Historian David Bankier notes that the prophecy "lacked a space or time frame and gave no details on how the Final Solution would be implemented. In his 'prophecy' the Jews would disappear without an agent". Beevor writes that "[d]espite his apocalyptic diatribes against the Jews" and efforts to promote violence, Hitler was "remarkably reluctant to hear details of mass killings". Herf describes Goebbels' article "The Jews are Guilty" as "a paradigm of Nazi anti-Semitic propaganda" because "the extremist language went along with a total absence of revealing details about where, when, and how this mass murder was taking place". In other words, it "left enough ambiguity and absence of detail to promote plausible deniability".
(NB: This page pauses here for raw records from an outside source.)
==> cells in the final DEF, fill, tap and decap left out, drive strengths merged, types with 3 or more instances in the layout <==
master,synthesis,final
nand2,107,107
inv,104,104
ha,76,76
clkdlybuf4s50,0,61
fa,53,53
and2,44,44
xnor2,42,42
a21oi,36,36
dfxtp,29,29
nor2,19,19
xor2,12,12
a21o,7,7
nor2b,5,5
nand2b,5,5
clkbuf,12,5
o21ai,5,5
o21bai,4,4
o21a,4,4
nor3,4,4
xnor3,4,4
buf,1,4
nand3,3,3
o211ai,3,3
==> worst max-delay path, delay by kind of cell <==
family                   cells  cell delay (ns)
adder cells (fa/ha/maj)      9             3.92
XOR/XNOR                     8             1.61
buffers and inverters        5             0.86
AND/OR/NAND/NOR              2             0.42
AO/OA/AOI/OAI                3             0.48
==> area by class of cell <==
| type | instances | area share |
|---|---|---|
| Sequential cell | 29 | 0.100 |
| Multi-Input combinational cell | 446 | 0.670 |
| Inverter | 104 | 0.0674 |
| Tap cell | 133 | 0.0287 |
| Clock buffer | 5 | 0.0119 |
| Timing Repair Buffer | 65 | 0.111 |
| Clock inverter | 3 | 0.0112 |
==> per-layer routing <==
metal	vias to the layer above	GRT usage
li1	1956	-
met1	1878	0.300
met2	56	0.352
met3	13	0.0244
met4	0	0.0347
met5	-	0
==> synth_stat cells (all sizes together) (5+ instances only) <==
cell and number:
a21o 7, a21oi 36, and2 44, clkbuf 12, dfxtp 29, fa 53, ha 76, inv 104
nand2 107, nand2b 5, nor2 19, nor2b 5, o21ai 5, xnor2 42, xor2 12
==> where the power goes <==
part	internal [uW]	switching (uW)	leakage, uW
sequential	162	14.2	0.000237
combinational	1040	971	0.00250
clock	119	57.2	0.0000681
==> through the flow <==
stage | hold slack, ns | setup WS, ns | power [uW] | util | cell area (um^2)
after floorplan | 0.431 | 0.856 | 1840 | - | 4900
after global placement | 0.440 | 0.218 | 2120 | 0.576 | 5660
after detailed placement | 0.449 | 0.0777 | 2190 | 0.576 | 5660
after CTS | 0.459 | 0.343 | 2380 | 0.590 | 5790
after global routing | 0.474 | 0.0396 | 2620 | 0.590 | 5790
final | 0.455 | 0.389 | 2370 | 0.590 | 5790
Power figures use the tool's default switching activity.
File: src/rtl/inst_fetch_unit.sv
// Instruction fetch front end for a 256x16 synchronous instruction memory.
// Streams sequential instructions into a 2-entry buffer or forwards loader writes.
module inst_fetch_unit #(
  parameter logic [7:0] START_PC = 8'h00
) (
  input  logic        clk,
  input  logic        rst_n,
  input  logic        load_mode,
  input  logic        load_valid,
  output logic        load_ready,
  input  logic [7:0]  load_addr,
  input  logic [15:0] load_data,
  input  logic        redirect_valid,
  input  logic [7:0]  redirect_pc,
  output logic        inst_valid,
  input  logic        inst_ready,
  output logic [15:0] inst_data,
  output logic [7:0]  inst_pc,
  output logic        mem_rw_enable,
  output logic [7:0]  mem_address,
  output logic [15:0] mem_data_in,
  input  logic [15:0] mem_data_out
);

  typedef enum logic [1:0] {S_IDLE, S_FETCH, S_LOAD} state_e;

  state_e      state_q, state_d;
  logic [7:0]  fetch_pc_q, fetch_pc_d;
  logic        inflight_q, inflight_d;
  logic [7:0]  inflight_pc_q, inflight_pc_d;
  logic [1:0]  count_q, count_d;
  logic [7:0]  pc0_q, pc0_d, pc1_q, pc1_d;
  logic [15:0] inst0_q, inst0_d, inst1_q, inst1_d;

  logic       pop, push, issue, flush, write_xfer;
  logic [2:0] occupancy;

  assign inst_valid = (count_q != 2'd0);
  assign inst_pc    = pc0_q;
  assign inst_data  = inst0_q;
  assign pop        = inst_valid && inst_ready;
  assign occupancy  = {1'b0, count_q} + {2'b00, inflight_q} - {2'b00, pop};

  assign load_ready    = (state_q == S_LOAD);
  assign write_xfer    = load_ready && load_valid;
  assign mem_rw_enable = !write_xfer;
  assign mem_data_in   = write_xfer ? load_data : 16'h0000;
  assign mem_address   = write_xfer ? load_addr :
                         (state_q == S_IDLE) ? 8'h00 : fetch_pc_q;

  // Entry 0 is always the head, so its contents stay put while the buffer is empty.
  always_comb begin
    state_d       = state_q;
    fetch_pc_d    = fetch_pc_q;
    inflight_d    = 1'b0;
    inflight_pc_d = inflight_pc_q;
    count_d       = count_q;
    pc0_d         = pc0_q;
    pc1_d         = pc1_q;
    inst0_d       = inst0_q;
    inst1_d       = inst1_q;
    issue         = 1'b0;
    flush         = 1'b0;
    push          = 1'b0;

    unique case (state_q)
      S_IDLE: state_d = load_mode ? S_LOAD : S_FETCH;
      S_FETCH: begin
        if (load_mode) begin
          state_d = S_LOAD;
          flush   = 1'b1;
        end else if (redirect_valid) begin
          flush      = 1'b1;
          fetch_pc_d = redirect_pc;
        end else begin
          push  = inflight_q;
          issue = (occupancy <= 3'd1);
        end
      end
      S_LOAD: begin
        if (!load_mode) begin
          state_d    = S_FETCH;
          fetch_pc_d = START_PC;
        end
      end
      default: state_d = S_IDLE;
    endcase

    if (issue) begin
      fetch_pc_d    = fetch_pc_q + 8'd1;
      inflight_d    = 1'b1;
      inflight_pc_d = fetch_pc_q;
    end

    if (flush) begin
      count_d = 2'd0;
    end else begin
      if (pop && (count_q == 2'd2)) begin
        pc0_d   = pc1_q;
        inst0_d = inst1_q;
      end
      if (push) begin
        if ((count_q == 2'd0) || ((count_q == 2'd1) && pop)) begin
          pc0_d   = inflight_pc_q;
          inst0_d = mem_data_out;
        end else begin
          pc1_d   = inflight_pc_q;
          inst1_d = mem_data_out;
        end
      end
      count_d = count_q + {1'b0, push} - {1'b0, pop};
    end
  end

  always_ff @(posedge clk or negedge rst_n) begin
    if (!rst_n) begin
      state_q       <= S_IDLE;
      fetch_pc_q    <= START_PC;
      inflight_q    <= 1'b0;
      inflight_pc_q <= 8'h00;
      count_q       <= 2'd0;
      pc0_q         <= 8'h00;
      pc1_q         <= 8'h00;
      inst0_q       <= 16'h0000;
      inst1_q       <= 16'h0000;
    end else begin
      state_q       <= state_d;
      fetch_pc_q    <= fetch_pc_d;
      inflight_q    <= inflight_d;
      inflight_pc_q <= inflight_pc_d;
      count_q       <= count_d;
      pc0_q         <= pc0_d;
      pc1_q         <= pc1_d;
      inst0_q       <= inst0_d;
      inst1_q       <= inst1_d;
    end
  end

endmodule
Kershaw writes that despite the "dark hints that his 'prophecy' was being fulfilled", Hitler tried to conceal his direct involvement in the Holocaust. Kershaw speculates "even at the height of his own power he feared theirs, and the possibility one day of their 'revenge'." Or, perhaps, Hitler believed that "German people were not ready to learn the deadly secret". Kershaw notes that when referring to the mass murder of Jews, Hitler either stated things that were no longer true, or otherwise "alluding to the removal of Jews from Europe (often in the context of his 'prophecy') at some distant point in the future". Kershaw adds that Hitler wanted to "lay claim to his place in 'the glorious secret of our history' while still detaching himself from the sordid and horrific realities of mass killing". Therefore, he never made any statement like Himmler's Posen speeches, even in private with other Nazi leaders. Hitler also wanted to avoid opposition from the bureaucracy or the judicial system, which he encountered after he signed an order for the euthanasia program. Himmler used the same strategy of vagueness when communicating about the fate of the Jews.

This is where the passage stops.